Comment persuader la plus grande partie de l’humanité enfoncée dans des difficultés croissantes provoquées par une société centrée sur le profit que son avenir est encore plus sombre que son quotidien actuel. Quand vous luttez pour un abri précaire ; quand vous mourrez faute d’eau ; quand vous êtes écrasés sous les bombes ; quand vous êtes persécutés pour vos opinions ou votre religion ; quand vous cherchez désespérément le moindre brin de nourriture ; quand vous vous noyez dans une mer d’indifférence ; quand vous crevez abandonné.e; dans un camp de réfugiés… comment vous persuadez que la planète va à sa perte ? Tous vos lendemains se ressemblent avec une seule préoccupation : survivre ! Le long treme ne vous intéresse plus !

Alors quand l’ONU, incapable de gérer le moindre conflit, inapte à faire face aux vrais défis de ce siècle annonce qu’après « une décennie record en termes de températures, elle s’attend à ce que le réchauffement climatique causé par les gaz à effet de serre se poursuive, alimentant de multiples phénomènes météorologiques extrêmes en 2020 et au-delà » vous n’en avez cure.
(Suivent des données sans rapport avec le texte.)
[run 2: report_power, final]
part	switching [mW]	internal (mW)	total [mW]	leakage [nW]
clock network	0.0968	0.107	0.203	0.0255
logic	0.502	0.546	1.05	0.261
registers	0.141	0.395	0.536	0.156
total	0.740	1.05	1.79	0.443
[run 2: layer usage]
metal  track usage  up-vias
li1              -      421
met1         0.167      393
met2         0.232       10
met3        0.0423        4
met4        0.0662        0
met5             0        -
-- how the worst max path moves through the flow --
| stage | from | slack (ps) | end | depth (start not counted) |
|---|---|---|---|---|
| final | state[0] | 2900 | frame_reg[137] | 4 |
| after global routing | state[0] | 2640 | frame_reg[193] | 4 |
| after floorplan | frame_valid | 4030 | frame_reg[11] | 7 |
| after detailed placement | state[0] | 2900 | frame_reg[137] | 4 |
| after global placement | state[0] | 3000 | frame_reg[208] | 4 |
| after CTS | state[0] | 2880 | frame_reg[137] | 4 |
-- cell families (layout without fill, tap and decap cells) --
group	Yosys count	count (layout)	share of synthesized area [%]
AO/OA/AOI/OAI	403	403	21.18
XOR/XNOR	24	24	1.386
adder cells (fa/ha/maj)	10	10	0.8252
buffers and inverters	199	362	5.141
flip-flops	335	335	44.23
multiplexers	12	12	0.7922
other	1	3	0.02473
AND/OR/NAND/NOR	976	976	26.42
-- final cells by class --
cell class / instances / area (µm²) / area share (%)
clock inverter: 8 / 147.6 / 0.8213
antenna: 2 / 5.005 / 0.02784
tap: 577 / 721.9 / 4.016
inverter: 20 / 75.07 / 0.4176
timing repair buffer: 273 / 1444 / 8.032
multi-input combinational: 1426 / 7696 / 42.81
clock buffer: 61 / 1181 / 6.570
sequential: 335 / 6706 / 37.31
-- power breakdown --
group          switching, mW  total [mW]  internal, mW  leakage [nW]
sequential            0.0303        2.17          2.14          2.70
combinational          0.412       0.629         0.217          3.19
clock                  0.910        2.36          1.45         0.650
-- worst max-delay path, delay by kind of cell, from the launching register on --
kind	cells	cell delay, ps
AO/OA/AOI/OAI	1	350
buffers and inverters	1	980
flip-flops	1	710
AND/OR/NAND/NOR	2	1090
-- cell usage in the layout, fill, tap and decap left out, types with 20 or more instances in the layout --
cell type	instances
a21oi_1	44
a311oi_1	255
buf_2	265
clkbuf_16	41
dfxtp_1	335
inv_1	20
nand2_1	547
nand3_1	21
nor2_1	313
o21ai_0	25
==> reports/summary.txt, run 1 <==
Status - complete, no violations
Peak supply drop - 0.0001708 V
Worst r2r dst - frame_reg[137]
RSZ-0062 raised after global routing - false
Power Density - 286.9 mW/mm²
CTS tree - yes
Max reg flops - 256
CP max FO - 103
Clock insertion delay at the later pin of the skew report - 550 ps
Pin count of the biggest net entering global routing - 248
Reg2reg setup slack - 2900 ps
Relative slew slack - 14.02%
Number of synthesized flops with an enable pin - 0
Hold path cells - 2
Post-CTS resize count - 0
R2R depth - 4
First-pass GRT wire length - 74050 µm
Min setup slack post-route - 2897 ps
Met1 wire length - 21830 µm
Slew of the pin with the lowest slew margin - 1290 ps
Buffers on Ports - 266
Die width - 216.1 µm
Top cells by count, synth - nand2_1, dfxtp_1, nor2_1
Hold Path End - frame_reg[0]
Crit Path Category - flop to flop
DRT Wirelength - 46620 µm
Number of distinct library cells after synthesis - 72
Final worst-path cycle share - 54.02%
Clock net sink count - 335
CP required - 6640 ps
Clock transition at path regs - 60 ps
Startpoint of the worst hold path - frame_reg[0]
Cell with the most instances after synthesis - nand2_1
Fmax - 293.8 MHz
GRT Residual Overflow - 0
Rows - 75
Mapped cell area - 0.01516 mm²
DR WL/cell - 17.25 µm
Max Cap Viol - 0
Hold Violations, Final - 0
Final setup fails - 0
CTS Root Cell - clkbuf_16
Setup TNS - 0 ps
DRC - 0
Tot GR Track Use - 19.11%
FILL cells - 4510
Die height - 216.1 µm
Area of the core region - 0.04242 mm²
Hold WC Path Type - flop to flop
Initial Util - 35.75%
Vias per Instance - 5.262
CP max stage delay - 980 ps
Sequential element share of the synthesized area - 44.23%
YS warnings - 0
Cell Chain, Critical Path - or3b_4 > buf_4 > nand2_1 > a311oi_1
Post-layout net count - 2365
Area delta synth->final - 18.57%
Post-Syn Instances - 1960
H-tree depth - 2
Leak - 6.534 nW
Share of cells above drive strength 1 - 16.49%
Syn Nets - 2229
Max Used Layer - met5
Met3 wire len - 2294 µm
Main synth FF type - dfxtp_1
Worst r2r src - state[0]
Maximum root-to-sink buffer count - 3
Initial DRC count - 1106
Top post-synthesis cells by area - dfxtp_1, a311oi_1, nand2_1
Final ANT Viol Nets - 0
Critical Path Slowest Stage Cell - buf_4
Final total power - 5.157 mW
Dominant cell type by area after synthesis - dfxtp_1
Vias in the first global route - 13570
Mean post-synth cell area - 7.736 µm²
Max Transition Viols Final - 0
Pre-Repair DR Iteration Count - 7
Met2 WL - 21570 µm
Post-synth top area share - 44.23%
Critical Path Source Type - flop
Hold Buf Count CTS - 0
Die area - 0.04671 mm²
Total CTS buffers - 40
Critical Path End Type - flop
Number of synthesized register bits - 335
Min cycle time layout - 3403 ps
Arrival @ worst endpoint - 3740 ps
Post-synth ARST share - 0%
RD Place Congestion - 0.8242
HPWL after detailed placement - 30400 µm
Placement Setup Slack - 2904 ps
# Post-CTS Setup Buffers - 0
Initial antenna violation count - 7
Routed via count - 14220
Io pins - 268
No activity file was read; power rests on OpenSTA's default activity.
<file path="config.mk">
export PLATFORM = sky130hd
export DESIGN_NAME = hvac_sequencer_flat
export DESIGN_NICKNAME = d
export VERILOG_FILES = /design/src/rtl/hvac_sequencer_if.sv /design/src/rtl/hvac_sequencer.sv /design/src/flat_wrapper.sv
export SDC_FILE = /design/constraint.sdc
export NUM_CORES = 1
export LEC_CHECK = 0
export ABC_AREA = 1
export CELL_PAD_IN_SITES_DETAIL_PLACEMENT = 0
export CELL_PAD_IN_SITES_GLOBAL_PLACEMENT = 1
export CORE_MARGIN = 5
export CORE_UTILIZATION = 31
export CTS_BUF_LIST = sky130_fd_sc_hd__clkbuf_8
export CTS_CLUSTER_SIZE = 40
export DETAILED_ROUTE_END_ITERATION = 6
export GPL_TIMING_DRIVEN = 0
export PLACE_DENSITY_LB_ADDON = 0.1
export SLEW_MARGIN = 25
export SYNTH_ARGS = -nofsm -noshare
export SYNTH_HDL_FRONTEND = slang
export SYNTH_SLANG_ARGS = --single-unit
</file>
<file path="constraint.sdc">
create_clock -name Clk -period 1.9 [get_ports Clk]
set_input_delay 0.38 -clock Clk [delete_from_list [all_inputs] [get_ports Clk]]
set_output_delay 0.38 -clock Clk [all_outputs]
set_load 0.01 [all_outputs]
</file>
Celles et ceux qui souffrent ne sauront jamais que les « nantis » poursuivent leur course effrénée vers le profit au mépris de l’extermination inexorable de populations réputées inutiles.
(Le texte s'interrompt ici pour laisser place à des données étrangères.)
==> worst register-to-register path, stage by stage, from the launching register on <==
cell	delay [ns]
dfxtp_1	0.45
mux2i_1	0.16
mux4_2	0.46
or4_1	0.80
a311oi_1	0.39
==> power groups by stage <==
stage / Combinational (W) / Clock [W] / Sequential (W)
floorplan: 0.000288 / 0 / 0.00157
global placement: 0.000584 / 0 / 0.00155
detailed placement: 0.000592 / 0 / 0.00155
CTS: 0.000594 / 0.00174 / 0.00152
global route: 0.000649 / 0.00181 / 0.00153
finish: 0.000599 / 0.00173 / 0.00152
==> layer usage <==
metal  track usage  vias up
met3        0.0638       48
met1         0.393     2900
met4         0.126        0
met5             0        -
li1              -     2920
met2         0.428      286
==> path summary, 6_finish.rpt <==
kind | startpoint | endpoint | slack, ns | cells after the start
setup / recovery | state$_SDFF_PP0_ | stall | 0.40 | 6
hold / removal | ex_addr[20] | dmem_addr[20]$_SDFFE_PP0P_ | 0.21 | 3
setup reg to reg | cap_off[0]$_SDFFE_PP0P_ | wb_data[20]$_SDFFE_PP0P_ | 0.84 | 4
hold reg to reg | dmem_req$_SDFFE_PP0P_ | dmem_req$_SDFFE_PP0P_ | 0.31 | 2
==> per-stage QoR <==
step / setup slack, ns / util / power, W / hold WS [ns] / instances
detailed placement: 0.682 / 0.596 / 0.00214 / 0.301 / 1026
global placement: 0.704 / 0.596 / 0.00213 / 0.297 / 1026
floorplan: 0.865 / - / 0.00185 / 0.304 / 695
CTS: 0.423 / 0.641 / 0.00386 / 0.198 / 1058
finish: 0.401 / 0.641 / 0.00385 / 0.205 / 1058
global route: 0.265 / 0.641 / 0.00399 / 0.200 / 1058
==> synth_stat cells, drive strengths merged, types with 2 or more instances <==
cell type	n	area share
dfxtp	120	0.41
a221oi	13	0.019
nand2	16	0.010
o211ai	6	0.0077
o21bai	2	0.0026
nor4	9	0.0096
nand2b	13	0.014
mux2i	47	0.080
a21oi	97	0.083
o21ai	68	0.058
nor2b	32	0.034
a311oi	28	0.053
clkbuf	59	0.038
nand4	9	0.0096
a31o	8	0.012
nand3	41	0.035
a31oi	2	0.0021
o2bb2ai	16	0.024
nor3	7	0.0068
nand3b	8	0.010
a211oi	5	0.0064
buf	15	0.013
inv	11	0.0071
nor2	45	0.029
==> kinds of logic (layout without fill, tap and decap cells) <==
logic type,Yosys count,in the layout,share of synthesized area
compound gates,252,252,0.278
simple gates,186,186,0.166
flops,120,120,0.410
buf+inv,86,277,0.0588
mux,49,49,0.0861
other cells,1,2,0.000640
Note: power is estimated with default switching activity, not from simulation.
===== config.mk =====
export PLATFORM = sky130hd
export DESIGN_NAME = tamagotchi_btn_conditioner
export DESIGN_NICKNAME = d
export VERILOG_FILES = /design/src/rtl/tamagotchi_pkg.sv /design/src/rtl/btn_debounce.sv /design/src/rtl/tamagotchi_btn_conditioner.sv
export SDC_FILE = /design/constraint.sdc
export NUM_CORES = 1
export LEC_CHECK = 0
export ABC_AREA = 0
export CAP_MARGIN = 20
export CORE_MARGIN = 5
export CORE_UTILIZATION = 30
export CTS_BUF_LIST = sky130_fd_sc_hd__clkbuf_2
export DETAILED_ROUTE_END_ITERATION = 12
export HOLD_SLACK_MARGIN = 0.02
export PLACE_DENSITY_LB_ADDON = 0.08
export SYNTH_ARGS = -nofsm -noshare
export SYNTH_HDL_FRONTEND = slang
export SYNTH_SLANG_ARGS = --single-unit

===== constraint.sdc =====
create_clock -name clk -period 2 [get_ports clk]
set_input_delay 0.4 -clock clk [delete_from_list [all_inputs] [get_ports clk]]
set_output_delay 0.4 -clock clk [all_outputs]
set_load 0.01 [all_outputs]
D’après les données dont dispose l’Organisation météorologique mondiale (OMM), 2019 a été en effet la deuxième année la plus chaude dans le monde, après 2016. Et 2020 ne s’annonce pas tellement différente. Une situation qui devrait enclencher « beaucoup de phénomènes météorologiques extrêmes en 2020 et dans les décennies à venir, alimentés par des niveaux records de gaz à effet de serre qui retiennent la chaleur dans l’atmosphère » selon le secrétaire général de l’OMM . Qui l’écoute vraiment ? Qui diffuse ce message dans des pays où on meurt de tout autre problème ? Et d’ailleurs est-ce que ça changerait leur quotidien ?

L’année 2020 a commencé là où 2019 s’était arrêtée – avec des événements météorologiques et climatiques à fort impact-, comme en Australie, qui a connu son année passée la plus chaude et la plus sèche jamais enregistrée. C’est indéniablement cette chaleur exceptionnelle qui a servi de support aux immenses feux de brousse ayant dévasté des millions d’hectares, ayant tué près d’une trentaine de personnes, ayant détruit la faune, la flore, les cultures éventuelles, plus de 2000 maisons… et l’atmosphère !

La catastrophe sera vite oubliée par les autres continents sur lesquels le cataclysme des incendies n’est pas encore arrivé. Quoiqu’au Brésil, au Portugal, en Grèce, en Espagne les populations touchés elles-aussi par le feu en ont conscience !

Selon l’ONU, la température mondiale annuelle en 2019 a dépassé de 1,1°C la moyenne enregistrée à la seconde moitié du XX° siècle. A ce rythme là on atteindrait de 3 à 5 degrés supplémentaires d’ici 2099 avec des migrations gigantesques, des carences massives en nourriture, des pénuries graves en eau et une perte de la faune. Que vaut dans un tel contexte l’accord de Paris de 2015 visant à limiter ce réchauffement à +2°C, voire 1,5°C sur la même période ? Pas grand chose !

Et même si les quelque 200 pays signataires respectaient leurs engagements de réduction de gaz à effet de serre, le réchauffement dépasserait les 3°C. Or les météorologues ont déjà démontré que chaque demi-degré supplémentaire augmentait l’intensité et/ou la fréquence des canicules, tempêtes, sécheresses, ou inondations… On le verra selon eux en 2020 ! Les glaciers, la banquise continueront de fondre. Les océans vont devenir de plus en plus acides et invivables. Les ouragans ne faibliront pas bien au contraire.

« De toutes les folies auxquelles les humains se sont livrés, endommager notre système de survie est sûrement en haut de la liste! » a ajouté un éminent climatologue anglais. C’est ce que l’on appelle prêcher dans le désert  qui avance chaque jour davantage. L’humain n’a plus aucune valeur sur la planète où il est né. Il court à sa perte mais il fait tous les efforts possibles pour l’ignorer. Le constat de l’ONU ne changera rien à la donne générale.